▶ **Exercise objective**: Send back exactly the lines from the opening line of the records below through the one with "run 2 against".

▶ **Given information**:
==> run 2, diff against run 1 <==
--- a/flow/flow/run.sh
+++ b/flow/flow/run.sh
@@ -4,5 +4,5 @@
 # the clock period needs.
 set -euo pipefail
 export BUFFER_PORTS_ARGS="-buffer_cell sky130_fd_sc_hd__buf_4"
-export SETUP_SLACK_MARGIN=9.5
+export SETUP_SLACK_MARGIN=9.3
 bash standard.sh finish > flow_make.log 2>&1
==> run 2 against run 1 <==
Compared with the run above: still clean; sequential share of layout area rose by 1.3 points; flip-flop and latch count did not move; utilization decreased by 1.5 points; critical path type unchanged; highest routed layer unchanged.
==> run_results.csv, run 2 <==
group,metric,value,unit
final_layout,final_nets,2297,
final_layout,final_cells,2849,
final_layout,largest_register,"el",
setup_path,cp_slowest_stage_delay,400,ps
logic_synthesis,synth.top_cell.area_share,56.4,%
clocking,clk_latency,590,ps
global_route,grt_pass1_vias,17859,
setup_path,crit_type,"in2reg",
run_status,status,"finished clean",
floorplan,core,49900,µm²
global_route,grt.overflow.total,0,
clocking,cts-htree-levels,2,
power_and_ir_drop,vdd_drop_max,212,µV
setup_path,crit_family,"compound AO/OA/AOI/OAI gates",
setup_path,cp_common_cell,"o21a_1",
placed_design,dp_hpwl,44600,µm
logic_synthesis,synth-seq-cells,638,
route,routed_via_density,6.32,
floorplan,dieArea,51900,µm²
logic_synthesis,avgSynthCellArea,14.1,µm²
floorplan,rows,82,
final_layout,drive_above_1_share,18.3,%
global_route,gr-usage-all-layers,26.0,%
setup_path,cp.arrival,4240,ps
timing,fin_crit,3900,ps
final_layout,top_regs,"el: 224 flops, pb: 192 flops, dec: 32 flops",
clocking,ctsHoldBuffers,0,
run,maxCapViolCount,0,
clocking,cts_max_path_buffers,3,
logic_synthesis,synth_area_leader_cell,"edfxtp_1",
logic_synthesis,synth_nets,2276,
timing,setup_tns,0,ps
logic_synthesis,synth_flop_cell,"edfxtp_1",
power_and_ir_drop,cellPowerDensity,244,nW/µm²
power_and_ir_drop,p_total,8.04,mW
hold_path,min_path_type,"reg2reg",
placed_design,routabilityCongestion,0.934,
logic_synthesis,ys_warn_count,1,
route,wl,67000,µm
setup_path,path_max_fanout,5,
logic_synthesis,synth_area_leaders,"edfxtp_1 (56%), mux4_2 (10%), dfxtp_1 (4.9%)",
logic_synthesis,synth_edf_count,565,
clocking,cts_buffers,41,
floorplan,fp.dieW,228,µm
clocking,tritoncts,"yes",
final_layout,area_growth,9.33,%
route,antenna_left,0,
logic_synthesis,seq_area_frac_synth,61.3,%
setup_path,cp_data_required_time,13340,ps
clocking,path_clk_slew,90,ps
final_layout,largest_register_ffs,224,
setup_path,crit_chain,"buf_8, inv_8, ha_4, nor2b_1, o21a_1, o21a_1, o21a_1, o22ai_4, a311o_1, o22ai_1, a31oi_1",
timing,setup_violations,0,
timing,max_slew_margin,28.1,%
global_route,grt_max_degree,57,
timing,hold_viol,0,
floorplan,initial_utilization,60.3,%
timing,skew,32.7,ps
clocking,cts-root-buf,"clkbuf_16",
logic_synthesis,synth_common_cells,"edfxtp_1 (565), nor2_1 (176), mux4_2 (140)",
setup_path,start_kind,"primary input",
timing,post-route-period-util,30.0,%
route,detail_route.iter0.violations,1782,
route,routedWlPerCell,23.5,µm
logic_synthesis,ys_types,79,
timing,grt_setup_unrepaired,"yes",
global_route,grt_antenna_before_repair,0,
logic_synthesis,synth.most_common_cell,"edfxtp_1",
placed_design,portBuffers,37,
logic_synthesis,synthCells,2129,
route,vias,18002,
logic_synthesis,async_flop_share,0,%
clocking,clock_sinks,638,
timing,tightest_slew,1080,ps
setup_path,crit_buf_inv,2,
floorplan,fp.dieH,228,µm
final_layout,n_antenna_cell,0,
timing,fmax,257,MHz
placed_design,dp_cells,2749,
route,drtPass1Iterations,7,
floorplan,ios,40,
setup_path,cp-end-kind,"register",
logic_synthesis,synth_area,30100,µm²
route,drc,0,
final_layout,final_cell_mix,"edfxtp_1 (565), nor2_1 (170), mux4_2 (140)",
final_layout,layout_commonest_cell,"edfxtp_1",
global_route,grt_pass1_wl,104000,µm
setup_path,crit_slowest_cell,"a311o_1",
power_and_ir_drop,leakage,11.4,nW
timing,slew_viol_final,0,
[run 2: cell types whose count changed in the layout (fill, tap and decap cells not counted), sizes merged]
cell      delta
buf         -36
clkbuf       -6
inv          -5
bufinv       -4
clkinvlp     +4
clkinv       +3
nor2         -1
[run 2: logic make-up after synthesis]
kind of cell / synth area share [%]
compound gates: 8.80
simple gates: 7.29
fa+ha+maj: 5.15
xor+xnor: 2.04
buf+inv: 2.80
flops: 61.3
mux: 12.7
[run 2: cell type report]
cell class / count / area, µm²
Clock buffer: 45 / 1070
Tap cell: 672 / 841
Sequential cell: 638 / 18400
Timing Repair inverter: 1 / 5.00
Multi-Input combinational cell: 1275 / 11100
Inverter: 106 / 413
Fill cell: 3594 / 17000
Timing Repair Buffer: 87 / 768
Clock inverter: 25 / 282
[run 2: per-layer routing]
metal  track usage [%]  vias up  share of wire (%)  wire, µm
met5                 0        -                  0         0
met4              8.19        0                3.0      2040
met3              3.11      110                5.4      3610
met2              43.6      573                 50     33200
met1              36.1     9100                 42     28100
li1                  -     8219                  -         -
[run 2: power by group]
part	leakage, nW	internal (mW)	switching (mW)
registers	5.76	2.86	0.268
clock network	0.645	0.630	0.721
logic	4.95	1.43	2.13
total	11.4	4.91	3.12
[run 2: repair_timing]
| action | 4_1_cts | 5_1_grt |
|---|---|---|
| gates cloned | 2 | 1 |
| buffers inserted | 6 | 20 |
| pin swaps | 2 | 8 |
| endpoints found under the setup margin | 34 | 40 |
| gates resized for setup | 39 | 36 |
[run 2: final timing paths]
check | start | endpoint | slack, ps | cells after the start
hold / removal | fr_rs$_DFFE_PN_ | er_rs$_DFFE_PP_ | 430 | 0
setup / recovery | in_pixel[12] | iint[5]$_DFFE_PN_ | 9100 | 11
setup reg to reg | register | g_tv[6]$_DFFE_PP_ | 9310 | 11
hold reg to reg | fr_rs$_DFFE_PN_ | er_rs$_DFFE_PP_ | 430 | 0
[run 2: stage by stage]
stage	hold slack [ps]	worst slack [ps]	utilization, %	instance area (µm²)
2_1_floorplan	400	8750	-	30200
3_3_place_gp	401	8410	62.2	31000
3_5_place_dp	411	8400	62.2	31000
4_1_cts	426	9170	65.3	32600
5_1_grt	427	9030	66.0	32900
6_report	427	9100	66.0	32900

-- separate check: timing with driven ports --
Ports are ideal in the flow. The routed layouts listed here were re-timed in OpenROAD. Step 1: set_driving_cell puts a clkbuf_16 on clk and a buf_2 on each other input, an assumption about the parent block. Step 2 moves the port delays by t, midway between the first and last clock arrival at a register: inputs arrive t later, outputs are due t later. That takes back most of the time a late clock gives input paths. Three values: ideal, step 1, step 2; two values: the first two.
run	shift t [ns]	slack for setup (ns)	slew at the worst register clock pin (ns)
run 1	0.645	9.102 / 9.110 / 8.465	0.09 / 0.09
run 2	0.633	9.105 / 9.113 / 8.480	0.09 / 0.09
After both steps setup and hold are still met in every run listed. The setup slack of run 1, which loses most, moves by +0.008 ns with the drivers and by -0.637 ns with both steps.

▶ **Expected answer**:
==> run 2, diff against run 1 <==
--- a/flow/flow/run.sh
+++ b/flow/flow/run.sh
@@ -4,5 +4,5 @@
 # the clock period needs.
 set -euo pipefail
 export BUFFER_PORTS_ARGS="-buffer_cell sky130_fd_sc_hd__buf_4"
-export SETUP_SLACK_MARGIN=9.5
+export SETUP_SLACK_MARGIN=9.3
 bash standard.sh finish > flow_make.log 2>&1
==> run 2 against run 1 <==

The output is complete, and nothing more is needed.